Start of Block
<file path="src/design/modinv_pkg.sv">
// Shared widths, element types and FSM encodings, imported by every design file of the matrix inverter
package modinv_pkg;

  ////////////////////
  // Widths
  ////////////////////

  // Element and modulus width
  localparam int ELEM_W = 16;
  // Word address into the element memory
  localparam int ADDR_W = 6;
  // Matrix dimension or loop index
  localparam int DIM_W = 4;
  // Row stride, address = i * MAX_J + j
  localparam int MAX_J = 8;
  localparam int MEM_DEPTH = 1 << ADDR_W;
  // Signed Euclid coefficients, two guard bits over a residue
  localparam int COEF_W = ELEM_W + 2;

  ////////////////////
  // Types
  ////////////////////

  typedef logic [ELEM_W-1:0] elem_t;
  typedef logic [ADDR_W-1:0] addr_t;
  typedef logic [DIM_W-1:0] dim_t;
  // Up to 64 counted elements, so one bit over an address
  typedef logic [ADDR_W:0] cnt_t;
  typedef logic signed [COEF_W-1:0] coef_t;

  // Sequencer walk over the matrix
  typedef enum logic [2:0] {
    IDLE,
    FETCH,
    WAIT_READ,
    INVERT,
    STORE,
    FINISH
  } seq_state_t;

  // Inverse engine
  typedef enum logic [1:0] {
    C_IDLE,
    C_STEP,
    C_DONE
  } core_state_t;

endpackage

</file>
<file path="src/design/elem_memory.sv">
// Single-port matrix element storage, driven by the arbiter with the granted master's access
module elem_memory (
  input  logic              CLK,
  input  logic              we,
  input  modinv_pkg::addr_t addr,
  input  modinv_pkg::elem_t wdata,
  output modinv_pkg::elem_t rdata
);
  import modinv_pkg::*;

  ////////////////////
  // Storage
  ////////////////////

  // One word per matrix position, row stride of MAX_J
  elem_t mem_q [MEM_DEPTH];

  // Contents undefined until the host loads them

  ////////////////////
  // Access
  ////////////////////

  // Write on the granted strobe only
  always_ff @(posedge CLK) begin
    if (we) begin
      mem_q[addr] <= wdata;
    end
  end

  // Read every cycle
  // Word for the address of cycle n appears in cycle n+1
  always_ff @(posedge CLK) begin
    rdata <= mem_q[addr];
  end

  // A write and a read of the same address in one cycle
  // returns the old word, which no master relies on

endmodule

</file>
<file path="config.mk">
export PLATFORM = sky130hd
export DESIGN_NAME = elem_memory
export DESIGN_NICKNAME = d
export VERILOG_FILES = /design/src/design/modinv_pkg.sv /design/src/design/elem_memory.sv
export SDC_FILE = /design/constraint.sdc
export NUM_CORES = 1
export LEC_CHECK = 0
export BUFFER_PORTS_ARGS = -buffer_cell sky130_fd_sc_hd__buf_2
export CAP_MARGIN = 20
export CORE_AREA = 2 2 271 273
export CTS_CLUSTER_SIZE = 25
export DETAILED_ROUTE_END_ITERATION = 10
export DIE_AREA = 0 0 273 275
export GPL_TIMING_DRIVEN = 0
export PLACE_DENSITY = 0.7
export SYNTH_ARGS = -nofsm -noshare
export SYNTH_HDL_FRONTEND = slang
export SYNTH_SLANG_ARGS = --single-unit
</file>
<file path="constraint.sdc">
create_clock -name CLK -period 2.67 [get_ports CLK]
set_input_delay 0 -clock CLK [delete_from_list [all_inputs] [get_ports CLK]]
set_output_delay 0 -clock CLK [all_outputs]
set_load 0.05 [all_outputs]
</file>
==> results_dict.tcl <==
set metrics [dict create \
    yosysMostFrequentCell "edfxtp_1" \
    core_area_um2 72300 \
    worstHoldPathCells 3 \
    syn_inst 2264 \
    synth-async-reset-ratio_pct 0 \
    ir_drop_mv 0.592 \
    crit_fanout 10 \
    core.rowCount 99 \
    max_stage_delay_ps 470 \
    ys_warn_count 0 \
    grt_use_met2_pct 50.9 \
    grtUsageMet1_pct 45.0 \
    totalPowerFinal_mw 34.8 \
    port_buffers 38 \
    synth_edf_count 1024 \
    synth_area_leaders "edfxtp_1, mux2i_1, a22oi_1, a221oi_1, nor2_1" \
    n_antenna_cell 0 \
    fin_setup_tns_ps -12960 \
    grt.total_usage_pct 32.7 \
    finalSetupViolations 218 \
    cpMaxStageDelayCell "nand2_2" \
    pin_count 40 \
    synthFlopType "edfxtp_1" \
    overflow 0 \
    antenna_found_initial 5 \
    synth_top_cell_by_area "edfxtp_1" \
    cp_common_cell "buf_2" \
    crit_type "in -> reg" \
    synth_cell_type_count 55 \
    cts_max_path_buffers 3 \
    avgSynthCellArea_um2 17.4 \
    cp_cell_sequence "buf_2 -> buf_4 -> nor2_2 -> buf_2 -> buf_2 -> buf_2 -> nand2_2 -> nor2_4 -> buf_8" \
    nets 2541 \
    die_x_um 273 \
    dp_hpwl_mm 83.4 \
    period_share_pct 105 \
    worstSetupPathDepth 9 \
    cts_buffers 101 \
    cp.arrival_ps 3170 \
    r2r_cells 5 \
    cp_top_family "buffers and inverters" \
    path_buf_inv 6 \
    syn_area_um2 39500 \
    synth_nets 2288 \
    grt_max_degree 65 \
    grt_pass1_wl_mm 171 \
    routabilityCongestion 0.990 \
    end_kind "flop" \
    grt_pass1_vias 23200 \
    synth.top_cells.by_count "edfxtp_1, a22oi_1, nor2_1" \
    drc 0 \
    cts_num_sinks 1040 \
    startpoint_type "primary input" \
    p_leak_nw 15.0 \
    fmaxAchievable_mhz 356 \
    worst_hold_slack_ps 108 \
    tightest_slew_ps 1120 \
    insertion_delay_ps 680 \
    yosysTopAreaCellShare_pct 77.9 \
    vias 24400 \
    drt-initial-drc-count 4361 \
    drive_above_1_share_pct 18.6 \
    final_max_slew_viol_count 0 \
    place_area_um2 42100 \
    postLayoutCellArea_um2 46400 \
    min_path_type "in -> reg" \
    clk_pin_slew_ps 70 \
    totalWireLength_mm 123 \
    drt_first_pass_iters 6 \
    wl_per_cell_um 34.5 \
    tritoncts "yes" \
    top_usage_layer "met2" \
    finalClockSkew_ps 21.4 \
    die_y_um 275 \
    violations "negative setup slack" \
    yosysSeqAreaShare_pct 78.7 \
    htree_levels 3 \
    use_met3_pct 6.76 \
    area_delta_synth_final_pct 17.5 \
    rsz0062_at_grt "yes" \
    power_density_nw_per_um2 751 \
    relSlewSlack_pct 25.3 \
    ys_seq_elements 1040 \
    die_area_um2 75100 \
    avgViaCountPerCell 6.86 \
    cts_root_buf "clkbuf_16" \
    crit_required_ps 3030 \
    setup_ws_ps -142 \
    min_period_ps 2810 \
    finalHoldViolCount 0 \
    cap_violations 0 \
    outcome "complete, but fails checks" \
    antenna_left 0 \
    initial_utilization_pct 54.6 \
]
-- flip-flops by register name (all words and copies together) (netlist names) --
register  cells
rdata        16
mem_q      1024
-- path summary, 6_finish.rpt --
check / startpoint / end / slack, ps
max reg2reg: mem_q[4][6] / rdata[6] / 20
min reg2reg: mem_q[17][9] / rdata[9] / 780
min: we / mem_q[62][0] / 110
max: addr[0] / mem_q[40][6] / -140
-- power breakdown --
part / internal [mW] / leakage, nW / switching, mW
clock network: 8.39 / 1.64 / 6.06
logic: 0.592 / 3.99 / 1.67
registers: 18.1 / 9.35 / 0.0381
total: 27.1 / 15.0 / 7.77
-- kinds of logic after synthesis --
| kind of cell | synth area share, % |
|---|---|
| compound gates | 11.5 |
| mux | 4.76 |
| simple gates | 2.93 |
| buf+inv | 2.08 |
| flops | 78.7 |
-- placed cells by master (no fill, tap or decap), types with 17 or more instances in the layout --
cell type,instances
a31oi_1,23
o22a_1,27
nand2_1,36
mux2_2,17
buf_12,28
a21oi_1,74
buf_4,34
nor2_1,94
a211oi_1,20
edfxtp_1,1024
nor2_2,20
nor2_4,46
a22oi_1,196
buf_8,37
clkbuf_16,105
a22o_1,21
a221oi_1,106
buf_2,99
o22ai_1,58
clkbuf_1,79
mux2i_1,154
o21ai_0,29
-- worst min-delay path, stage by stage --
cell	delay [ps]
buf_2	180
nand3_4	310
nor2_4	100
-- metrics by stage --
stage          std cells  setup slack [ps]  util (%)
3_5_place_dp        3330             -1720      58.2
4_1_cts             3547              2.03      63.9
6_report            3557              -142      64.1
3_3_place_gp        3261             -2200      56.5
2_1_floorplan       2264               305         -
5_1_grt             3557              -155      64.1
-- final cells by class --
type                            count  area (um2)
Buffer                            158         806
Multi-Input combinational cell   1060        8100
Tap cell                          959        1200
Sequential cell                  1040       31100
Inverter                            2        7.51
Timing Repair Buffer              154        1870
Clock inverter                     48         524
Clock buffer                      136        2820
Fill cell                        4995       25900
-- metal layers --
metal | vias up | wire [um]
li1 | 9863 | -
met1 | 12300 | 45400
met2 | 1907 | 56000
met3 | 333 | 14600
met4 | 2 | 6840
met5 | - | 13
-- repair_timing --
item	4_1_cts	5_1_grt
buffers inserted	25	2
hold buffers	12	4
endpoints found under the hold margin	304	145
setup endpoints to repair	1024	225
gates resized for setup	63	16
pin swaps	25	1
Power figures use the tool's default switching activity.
End of Block
Work item
Reproduce the entries above exactly, but only the lines between the line holding "or loop index" and the line holding "typedef logic signed [COEF_W-1:0] coef_t;", inclusive.

Problem solution
  // Matrix dimension or loop index
  localparam int DIM_W = 4;
  // Row stride, address = i * MAX_J + j
  localparam int MAX_J = 8;
  localparam int MEM_DEPTH = 1 << ADDR_W;
  // Signed Euclid coefficients, two guard bits over a residue
  localparam int COEF_W = ELEM_W + 2;

  ////////////////////
  // Types
  ////////////////////

  typedef logic [ELEM_W-1:0] elem_t;
  typedef logic [ADDR_W-1:0] addr_t;
  typedef logic [DIM_W-1:0] dim_t;
  // Up to 64 counted elements, so one bit over an address
  typedef logic [ADDR_W:0] cnt_t;
  typedef logic signed [COEF_W-1:0] coef_t;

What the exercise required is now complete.